Monday, April 23, 2012

Zaabalawi

Mahfouz's short story Zaabalawi is about a man who seeks to find the Zaabalawi, which is a healer, in order to cure an illness which possesses no remedy. The narrator searches high and low for the Zaabalawi and is practically sent on a wild goose chase. The main point of the story is that "Once you love  Zaabalawi, you will be healed." The cure for his illness is not in a physical form but more in a spiritual form. It never quite states exactly what the narrator's disease is but I believe it is something as simple as boredom with life. In the first book of The Hunger Games, it states that "Hope is the only thing stronger than fear." A person without hope or faith in something has nothing to live for. By encountering people that have had contact with Zaabalawi, the narrator begins to have hope that one day he will personally find him and the Zaabalawi even makes an appearance while the narrator is asleep in order to encourage him to continue to seek.
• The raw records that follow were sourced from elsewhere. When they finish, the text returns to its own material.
--- config.mk ---
export PLATFORM = sky130hd
export DESIGN_NAME = numeric_token_classifier
export DESIGN_NICKNAME = d
export VERILOG_FILES = /design/src/hdl/ntc_pkg.sv /design/src/hdl/numeric_token_classifier.sv /design/src/hdl/ntc_front.sv /design/src/hdl/ntc_queue.sv /design/src/hdl/ntc_back.sv
export VERILOG_INCLUDE_DIRS = /design/src /design/src/hdl
export SDC_FILE = /design/constraint.sdc
export NUM_CORES = 1
export LEC_CHECK = 0
export BUFFER_PORTS_ARGS = -buffer_cell sky130_fd_sc_hd__buf_2
export CAP_MARGIN = 0
export CELL_PAD_IN_SITES_DETAIL_PLACEMENT = 1
export CELL_PAD_IN_SITES_GLOBAL_PLACEMENT = 1
export CORE_AREA = 3 3 74 59
export DETAILED_ROUTE_END_ITERATION = 6
export DIE_AREA = 0 0 77 62
export PLACE_DENSITY_LB_ADDON = 0.1
export SYNTH_ARGS = -nofsm -noshare
export SYNTH_HDL_FRONTEND = slang
export SYNTH_SLANG_ARGS = --single-unit
--- constraint.sdc ---
create_clock -name clk -period 5.3 [get_ports clk]
set_clock_uncertainty 0.05 [all_clocks]
set_input_delay 1.06 -clock clk [delete_from_list [all_inputs] [get_ports clk]]
set_output_delay 1.06 -clock clk [all_outputs]
set_load 0.02 [all_outputs]
===== config.mk =====
export PLATFORM = sky130hd
export DESIGN_NAME = msaa_sample_pattern_registers_unit_flat
export DESIGN_NICKNAME = d
export VERILOG_FILES = /design/src/sv/msps_pkg.sv /design/src/sv/msps_if.sv /design/src/sv/msps_prio.sv /design/src/sv/msaa_sample_pattern_registers_unit.sv /design/src/flat_wrapper.sv
export VERILOG_INCLUDE_DIRS = /design/src /design/src/sv
export SDC_FILE = /design/constraint.sdc
export NUM_CORES = 1
export LEC_CHECK = 0
export ABC_AREA = 0
export BUFFER_PORTS_ARGS = -buffer_cell sky130_fd_sc_hd__buf_2
export CORE_MARGIN = 2
export CORE_UTILIZATION = 48
export CTS_BUF_LIST = sky130_fd_sc_hd__clkbuf_16
export CTS_CLUSTER_DIAMETER = 120
export CTS_CLUSTER_SIZE = 30
export DETAILED_ROUTE_END_ITERATION = 10
export HOLD_SLACK_MARGIN = 0.03
export PLACE_DENSITY = 0.66
export SLEW_MARGIN = 10
export SYNTH_ARGS = -nofsm -noshare
export SYNTH_HDL_FRONTEND = slang
export SYNTH_HIERARCHICAL = 1
export SYNTH_SLANG_ARGS = --single-unit

===== constraint.sdc =====
create_clock -name clk -period 7.75 [get_ports clk]
set_input_delay 0.3875 -clock clk [delete_from_list [all_inputs] [get_ports clk]]
set_output_delay 0.3875 -clock clk [all_outputs]
set_load 0.01 [all_outputs]

===== src/sv/msaa_sample_pattern_registers_unit_assert.svh =====
// assertion macros for the sample pattern register unit
// taken by the files that check their own sequencing; needs nothing else

`ifndef MSAA_SAMPLE_PATTERN_REGISTERS_UNIT_ASSERT_SVH
`define MSAA_SAMPLE_PATTERN_REGISTERS_UNIT_ASSERT_SVH

// same-cycle implication, checked outside reset
`define MSPS_ASSERT_IMP(lbl, clk, rst, ante, cons, msg) \
  lbl: assert property (@(posedge clk) disable iff (rst) (ante) |-> (cons)) else $error(msg);

// next-cycle implication, checked outside reset
`define MSPS_ASSERT_NXT(lbl, clk, rst, ante, cons, msg) \
  lbl: assert property (@(posedge clk) disable iff (rst) (ante) |=> (cons)) else $error(msg);

`endif


===== src/sv/msps_pkg.sv =====
// shared constants, types and helpers of the sample pattern register unit
// no dependencies
`default_nettype none

package msps_pkg;

  localparam int MAX_SAMPLES   = 16;
  localparam int QUAD_PIXELS   = 4;
  localparam int STORE_DEPTH   = QUAD_PIXELS * MAX_SAMPLES;
  localparam int STORE_AW      = $clog2(STORE_DEPTH);
  localparam int SAMPLE_W      = $clog2(MAX_SAMPLES);
  localparam int CENTROID_W    = 4 * MAX_SAMPLES;

  localparam logic [4:0] CENTROID_WORD1 = 5'd1;
  localparam logic [4:0] FIRST_LOC_WORD = 5'd2;
  localparam logic [4:0] MAX_DIST_WORD  = 5'd18;

  // commands from the sequencer to the priority unit
  typedef struct packed {
    logic                load;
    logic [SAMPLE_W-1:0] load_idx;
    logic [7:0]          load_loc;
    logic                start;
    logic [SAMPLE_W-1:0] mask;
  } prio_cmd_t;

  typedef struct packed {
    logic busy;
    logic done;
  } prio_stat_t;

  // magnitude of a signed nibble, -8 gives 8
  function automatic logic [3:0] nib_abs(input logic [3:0] v);
    logic [3:0] r;
    r = v[3] ? 4'(~v + 4'd1) : v;
    return r;
  endfunction

  function automatic logic [6:0] nib_sq(input logic [3:0] v);
    logic [3:0] a;
    logic [7:0] p;
    a = nib_abs(v);
    p = {4'b0, a} * {4'b0, a};
    return p[6:0];
  endfunction

endpackage

`default_nettype wire


===== src/sv/msps_if.sv =====
// handshake channels of the sample pattern register unit: locations in, words out
// depends on nothing but the field widths of the item formats
`default_nettype none

interface msps_loc_if;
  logic              valid;
  logic              ready;
  logic [1:0]        pixel;
  logic [3:0]        sample;
  logic signed [3:0] loc_x;
  logic signed [3:0] loc_y;
  logic              final_item;

  modport source (output valid, pixel, sample, loc_x, loc_y, final_item, input ready);
  modport sink   (input valid, pixel, sample, loc_x, loc_y, final_item, output ready);
endinterface

interface msps_word_if;
  logic        valid;
  logic        ready;
  logic [4:0]  word_index;
  logic [31:0] word_value;
  logic        last_word;

  modport source (output valid, word_index, word_value, last_word, input ready);
  modport sink   (input valid, word_index, word_value, last_word, output ready);
endinterface

`default_nettype wire


===== src/sv/msps_prio.sv =====
// centroid priority unit: squared distances of the top-left pixel's samples
// and a selection sort on one shared comparator; uses msps_pkg
`default_nettype none

module msps_prio import msps_pkg::*; (
  input  wire logic                  clk,
  input  wire logic                  rst,
  input  wire prio_cmd_t             cmd,
  output prio_stat_t                 stat,
  output logic [CENTROID_W-1:0]      centroid
);

  logic [7:0]            sq_dist [MAX_SAMPLES];
  logic [MAX_SAMPLES-1:0] taken;
  logic [SAMPLE_W-1:0]   i_cnt;
  logic [SAMPLE_W-1:0]   j_cnt;
  logic [SAMPLE_W-1:0]   mask;
  logic [SAMPLE_W-1:0]   best_idx;
  logic [7:0]            best_val;
  logic                  found;
  logic                  busy;
  logic                  done;

  logic [7:0]            cand;
  logic                  take;
  logic [SAMPLE_W-1:0]   best_idx_next;
  logic [7:0]            best_val_next;
  logic                  commit;

  assign cand          = sq_dist[j_cnt];
  assign take          = !taken[j_cnt] && (!found || cand < best_val);
  assign best_idx_next = take ? j_cnt : best_idx;
  assign best_val_next = take ? cand : best_val;
  assign commit        = busy && !cmd.start && (j_cnt == mask);

  always_ff @(posedge clk) begin
    if (cmd.load) begin
      sq_dist[cmd.load_idx] <= {1'b0, nib_sq(cmd.load_loc[3:0])} +
                               {1'b0, nib_sq(cmd.load_loc[7:4])};
    end
  end

  always_ff @(posedge clk) begin
    if (rst) begin
      busy <= 1'b0;
      done <= 1'b0;
    end else begin
      done <= commit && (i_cnt == mask);
      if (cmd.start) begin
        busy  <= 1'b1;
        i_cnt <= '0;
        j_cnt <= '0;
        found <= 1'b0;
        taken <= '0;
        mask  <= cmd.mask;
      end else if (busy) begin
        if (j_cnt == mask) begin
          taken[best_idx_next] <= 1'b1;
          found <= 1'b0;
          j_cnt <= '0;
          if (i_cnt == mask) begin
            busy <= 1'b0;
          end else begin
            i_cnt <= i_cnt + 1'b1;
          end
        end else begin
          j_cnt    <= j_cnt + 1'b1;
          found    <= found | take;
          best_idx <= best_idx_next;
          best_val <= best_val_next;
        end
      end
    end
  end

  // fields whose index wraps onto this rank get the winner as well
  always_ff @(posedge clk) begin
    if (commit) begin
      for (int k = 0; k < MAX_SAMPLES; k++) begin
        if ((SAMPLE_W'(k) & mask) == i_cnt) begin
          centroid[4*k +: 4] <= best_idx_next;
        end
      end
    end
  end

  assign stat.busy = busy;
  assign stat.done = done;

endmodule

`default_nettype wire


===== src/sv/msaa_sample_pattern_registers_unit.sv =====
// Sample pattern register unit for a 2x2 quad. An item without final_item is
// stored in the location store. A final item starts the word run: the top-left
// pixel's n locations are read and their distances squared, the selection sort
// runs on the single comparator of msps_prio, then 19 words go out, each
// location word reading four locations on the one read port of the location store.
// No new item is taken until the word run ends.
// Depends on msps_pkg, msps_if and msps_prio.
`default_nettype none

module msaa_sample_pattern_registers_unit import msps_pkg::*; (
  input  wire logic       clk,
  input  wire logic       rst,
  input  wire logic       cfg_wr_en,
  input  wire logic [2:0] cfg_wr_data,
  msps_loc_if.sink        samples,
  msps_word_if.source     words
);

`include "msaa_sample_pattern_registers_unit_assert.svh"

  localparam logic [2:0] S_IDLE    = 3'd0;
  localparam logic [2:0] S_DIST_RD = 3'd1;
  localparam logic [2:0] S_DIST_WR = 3'd2;
  localparam logic [2:0] S_SORT    = 3'd3;
  localparam logic [2:0] S_PUT     = 3'd4;
  localparam logic [2:0] S_LOC_RD  = 3'd5;
  localparam logic [2:0] S_LOC_WR  = 3'd6;

  logic [2:0]            state;
  logic [2:0]            log2_samples;
  logic [SAMPLE_W-1:0]   mask;
  logic [SAMPLE_W-1:0]   cnt;
  logic [4:0]            word;
  logic [1:0]            sub;
  logic [31:0]           acc;
  logic [3:0]            dmax;

  logic [7:0]            store [STORE_DEPTH];
  logic [7:0]            rd_q;
  logic [STORE_AW-1:0]   rd_addr;

  logic                  o_valid;
  logic [4:0]            o_index;
  logic [31:0]           o_value;
  logic                  o_last;

  prio_cmd_t             pcmd;
  prio_stat_t            pstat;
  logic [CENTROID_W-1:0] centroid;

  logic                  in_acc;
  logic                  out_free;
  logic [2:0]            lg_eff;
  logic [SAMPLE_W-1:0]   mask_cfg;
  logic [4:0]            word_m2;
  logic [SAMPLE_W-1:0]   cur_sample;
  logic                  in_use;
  logic [3:0]            ax;
  logic [3:0]            ay;
  logic [3:0]            dmax_next;
  logic [31:0]           put_value;

  assign in_acc   = samples.valid && samples.ready;
  assign out_free = !o_valid || words.ready;
  assign lg_eff   = (log2_samples > 3'd4) ? 3'd4 : log2_samples;
  assign mask_cfg = SAMPLE_W'((5'd1 << lg_eff) - 5'd1);
  assign word_m2  = word - FIRST_LOC_WORD;
  assign cur_sample = {word_m2[1:0], sub};
  assign in_use   = cur_sample <= mask;

  assign ax = nib_abs(rd_q[3:0]);
  assign ay = nib_abs(rd_q[7:4]);
  always_comb begin
    dmax_next = dmax;
    if (ax > dmax_next) dmax_next = ax;
    if (ay > dmax_next) dmax_next = ay;
  end

  always_comb begin
    case (state)
      S_DIST_RD: rd_addr = {2'b00, cnt};
      S_LOC_RD:  rd_addr = {word_m2[3:2], cur_sample};
      default:   rd_addr = '0;
    endcase
  end

  always_comb begin
    if (word == '0) begin
      put_value = centroid[31:0];
    end else if (word == CENTROID_WORD1) begin
      put_value = centroid[63:32];
    end else if (word == MAX_DIST_WORD) begin
      put_value = {28'b0, dmax};
    end else begin
      put_value = acc;
    end
  end

  assign pcmd.load     = (state == S_DIST_WR);
  assign pcmd.load_idx = cnt;
  assign pcmd.load_loc = rd_q;
  assign pcmd.start    = (state == S_DIST_WR) && (cnt == mask);
  assign pcmd.mask     = mask;

  msps_prio u_prio (
    .clk      (clk),
    .rst      (rst),
    .cmd      (pcmd),
    .stat     (pstat),
    .centroid (centroid)
  );

  // location store, y nibble high
  always_ff @(posedge clk) begin
    if (in_acc) begin
      store[{samples.pixel, samples.sample}] <= {samples.loc_y, samples.loc_x};
    end
    rd_q <= store[rd_addr];
  end

  always_ff @(posedge clk) begin
    if (rst) begin
      log2_samples <= '0;
    end else if (cfg_wr_en) begin
      log2_samples <= cfg_wr_data;
    end
  end

  always_ff @(posedge clk) begin
    if (rst) begin
      state   <= S_IDLE;
      o_valid <= 1'b0;
      dmax    <= '0;
    end else begin
      // in the put state the output register stays full either way
      if (words.ready && state != S_PUT) o_valid <= 1'b0;
      case (state)
        S_IDLE: begin
          if (in_acc && samples.final_item) begin
            mask  <= mask_cfg;
            cnt   <= '0;
            dmax  <= '0;
            state <= S_DIST_RD;
          end
        end
        S_DIST_RD: begin
          state <= S_DIST_WR;
        end
        S_DIST_WR: begin
          if (cnt == mask) begin
            state <= S_SORT;
          end else begin
            cnt   <= cnt + 1'b1;
            state <= S_DIST_RD;
          end
        end
        S_SORT: begin
          if (pstat.done) begin
            word  <= '0;
            state <= S_PUT;
          end
        end
        S_PUT: begin
          if (out_free) begin
            o_valid <= 1'b1;
            o_index <= word;
            o_value <= put_value;
            o_last  <= (word == MAX_DIST_WORD);
            if (word == MAX_DIST_WORD) begin
              state <= S_IDLE;
            end else begin
              word <= word + 1'b1;
              if (word != '0 && word != MAX_DIST_WORD - 5'd1) begin
                sub   <= '0;
                acc   <= '0;
                state <= S_LOC_RD;
              end
            end
          end
        end
        S_LOC_RD: begin
          state <= S_LOC_WR;
        end
        S_LOC_WR: begin
          if (in_use) begin
            acc[8*sub +: 8] <= rd_q;
            dmax            <= dmax_next;
          end
          if (sub == 2'd3) begin
            state <= S_PUT;
          end else begin
            sub   <= sub + 1'b1;
            state <= S_LOC_RD;
          end
        end
        default: begin
          state <= S_IDLE;
        end
      endcase
    end
  end

  assign samples.ready    = (state == S_IDLE);
  assign words.valid      = o_valid;
  assign words.word_index = o_index;
  assign words.word_value = o_value;
  assign words.last_word  = o_last;

  `MSPS_ASSERT_IMP(a_last_is_max, clk, rst, o_valid && o_last, o_index == MAX_DIST_WORD, "last word is not the distance word")
  `MSPS_ASSERT_IMP(a_sort_owned, clk, rst, state != S_SORT, !pstat.busy, "priority unit busy outside the sort")
  `MSPS_ASSERT_NXT(a_final_starts, clk, rst, in_acc && samples.final_item, state == S_DIST_RD, "final item did not start the run")
  `MSPS_ASSERT_NXT(a_put_loads, clk, rst, state == S_PUT && out_free, o_valid && o_index == $past(word), "word not loaded when output free")

endmodule

`default_nettype wire

===== src/flat_wrapper.sv =====
// flat-port wrapper written by rule: the top's interface ports become plain ports
module msaa_sample_pattern_registers_unit_flat import msps_pkg::*;
  (clk, rst, cfg_wr_en, cfg_wr_data, samples_valid, samples_pixel, samples_sample, samples_loc_x, samples_loc_y, samples_final_item, samples_ready, words_valid, words_word_index, words_word_value, words_last_word, words_ready);
  msps_loc_if samples_i ();
  msps_word_if words_i ();
  input  wire logic clk;
  input  wire logic rst;
  input  wire logic cfg_wr_en;
  input  wire logic [2:0] cfg_wr_data;
  input wire logic [$bits(samples_i.valid)-1:0] samples_valid;
  input wire logic [$bits(samples_i.pixel)-1:0] samples_pixel;
  input wire logic [$bits(samples_i.sample)-1:0] samples_sample;
  input wire logic [$bits(samples_i.loc_x)-1:0] samples_loc_x;
  input wire logic [$bits(samples_i.loc_y)-1:0] samples_loc_y;
  input wire logic [$bits(samples_i.final_item)-1:0] samples_final_item;
  output wire logic [$bits(samples_i.ready)-1:0] samples_ready;
  output wire logic [$bits(words_i.valid)-1:0] words_valid;
  output wire logic [$bits(words_i.word_index)-1:0] words_word_index;
  output wire logic [$bits(words_i.word_value)-1:0] words_word_value;
  output wire logic [$bits(words_i.last_word)-1:0] words_last_word;
  input wire logic [$bits(words_i.ready)-1:0] words_ready;
  assign samples_i.valid = samples_valid;
  assign samples_i.pixel = samples_pixel;
  assign samples_i.sample = samples_sample;
  assign samples_i.loc_x = samples_loc_x;
  assign samples_i.loc_y = samples_loc_y;
  assign samples_i.final_item = samples_final_item;
  assign samples_ready = samples_i.ready;
  assign words_valid = words_i.valid;
  assign words_word_index = words_i.word_index;
  assign words_word_value = words_i.word_value;
  assign words_last_word = words_i.last_word;
  assign words_i.ready = words_ready;
  msaa_sample_pattern_registers_unit u_core (.clk(clk), .rst(rst), .cfg_wr_en(cfg_wr_en), .cfg_wr_data(cfg_wr_data), .samples(samples_i), .words(words_i));
endmodule
$ cat src/rtl/core/psenc_pkg.sv
// ----------------------------------------------------------------------------
// psenc_pkg
// Types and constants shared by the pixel row span encoder.
// ----------------------------------------------------------------------------
package psenc_pkg;

	localparam int COL_W      = 10;
	localparam int ROW_W      = 10;
	localparam int SPAN_Y_W   = 11;
	localparam int COLOR_W    = 3;
	localparam int REPEAT_W   = 4;
	localparam int CFG_IDX_W  = 3;
	localparam int CFG_DATA_W = 10;

	// Largest horizontal widening, and largest number of row copies per span
	localparam int MAX_REPEAT = 8;
	localparam int COPY_LIMIT = 8;
	localparam int COPY_CAP   = (MAX_REPEAT < COPY_LIMIT) ? MAX_REPEAT : COPY_LIMIT;
	localparam int COPY_W     = (COPY_CAP > 1) ? $clog2(COPY_CAP) : 1;
	localparam int XR_W       = $clog2(MAX_REPEAT + 1);

	localparam int QUEUE_DEPTH = 4;
	localparam int QPTR_W      = $clog2(QUEUE_DEPTH);
	localparam int QCNT_W      = $clog2(QUEUE_DEPTH + 1);

	typedef enum logic [CFG_IDX_W-1:0] {
		REG_FIRST_X          = 3'd0,
		REG_LAST_X           = 3'd1,
		REG_X_REPEAT         = 3'd2,
		REG_Y_REPEAT         = 3'd3,
		REG_BACKGROUND_COLOR = 3'd4
	} reg_idx_t;

	typedef struct packed {
		logic [COL_W-1:0]    first_x;
		logic [COL_W-1:0]    last_x;
		logic [REPEAT_W-1:0] x_repeat;
		logic [REPEAT_W-1:0] y_repeat;
		logic [COLOR_W-1:0]  background_color;
	} cfg_t;

	// One pixel's work for the back end: a run closed by a colour change
	// and a run closed by the end of the row, each optional.
	typedef struct packed {
		logic               has_a;
		logic [COL_W-1:0]   a_xs;
		logic [COL_W-1:0]   a_xe;
		logic [COLOR_W-1:0] a_color;
		logic               has_b;
		logic [COL_W-1:0]   b_xs;
		logic [COL_W-1:0]   b_xe;
		logic [COLOR_W-1:0] b_color;
		logic [ROW_W-1:0]   row_y;
		logic [COPY_W-1:0]  copy_last;
	} span_cmd_t;

	typedef struct packed {
		logic full;
		logic head_valid;
	} queue_stat_t;

endpackage
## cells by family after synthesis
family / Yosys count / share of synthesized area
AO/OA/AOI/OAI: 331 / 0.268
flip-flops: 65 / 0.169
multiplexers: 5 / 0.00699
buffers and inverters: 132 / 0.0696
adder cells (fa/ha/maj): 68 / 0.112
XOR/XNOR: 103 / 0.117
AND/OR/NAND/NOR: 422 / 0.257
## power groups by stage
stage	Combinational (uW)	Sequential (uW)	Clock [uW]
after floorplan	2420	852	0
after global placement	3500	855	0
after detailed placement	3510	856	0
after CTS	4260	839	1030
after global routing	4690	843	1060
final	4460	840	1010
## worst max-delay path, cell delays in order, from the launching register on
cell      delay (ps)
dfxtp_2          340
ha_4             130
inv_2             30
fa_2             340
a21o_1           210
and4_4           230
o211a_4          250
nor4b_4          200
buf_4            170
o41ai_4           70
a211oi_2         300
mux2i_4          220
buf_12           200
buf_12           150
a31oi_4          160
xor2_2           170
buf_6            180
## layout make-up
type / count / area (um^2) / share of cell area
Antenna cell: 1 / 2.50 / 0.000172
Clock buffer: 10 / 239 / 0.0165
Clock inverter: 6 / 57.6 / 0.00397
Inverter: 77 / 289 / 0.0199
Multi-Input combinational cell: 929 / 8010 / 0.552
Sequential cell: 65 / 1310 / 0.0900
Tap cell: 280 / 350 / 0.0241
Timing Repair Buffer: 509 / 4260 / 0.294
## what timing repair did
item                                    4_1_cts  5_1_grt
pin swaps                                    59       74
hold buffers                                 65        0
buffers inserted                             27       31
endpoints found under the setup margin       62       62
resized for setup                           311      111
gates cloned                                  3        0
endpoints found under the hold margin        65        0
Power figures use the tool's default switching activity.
The irony of the story is that the narrator is being cured just by simply seeking the Zaabalawi. Many people become unhappy with their lives and strive for a greater being. In the modern world God can be compared to the Zaabalawi. Although we can not physically meet him, people continuously seek to be in his presence. Just like the Zaabalawi, God urges people to seek him, and when they do he blesses them beyond what they could have ever imagined.

Sunday, April 8, 2012

The Secret Sharer

Josef Conrad's short story The Secret Sharer is a tale about a young ship captain that takes in a fugitive from another ship secretly onto his boat. I use the term fugitive lightly because although the man, Leggatt, did indeed kill one of his ship mates, I don't think that it was on purpose or with ill intent. Yet either way the Captain hides Leggatt in  his room until he finally steers close enough to an island so that Leggatt is able to escape. The Secret Sharer portrays the theme of friendship between two men during a time of crisis. It is uncertain as to why the Captain risks so much in order to protect a man he barely even knows, but it is thought that the Captain see's a side of himself in Leggatt. In class it was brought up that the Captain and Leggatt might have had relations with each other, but I never caught that from reading the story. The  Captain did indeed have a certain attachment to him, but I think that the Captain merely wanted to get his mind off of the stress he was enduring as a new captain with a new crew. As the title implies each of the men secretly share something with one another. The Captain offers Leggatt a place to hide and his eventual means of escape, while Leggatt provides the Captain with a chance to prove his seamanship in the eyes of the crew. When Leggatt escapes to the island of  Koh-ring, the Captain see's his white hat floating in the sea and he exclaims that Leggatt is  "striking out for a new destiny." Leggatt receives his so called "new destiny" by starting over at a new place, yet the Captain also begins a "new destiny" with his crew.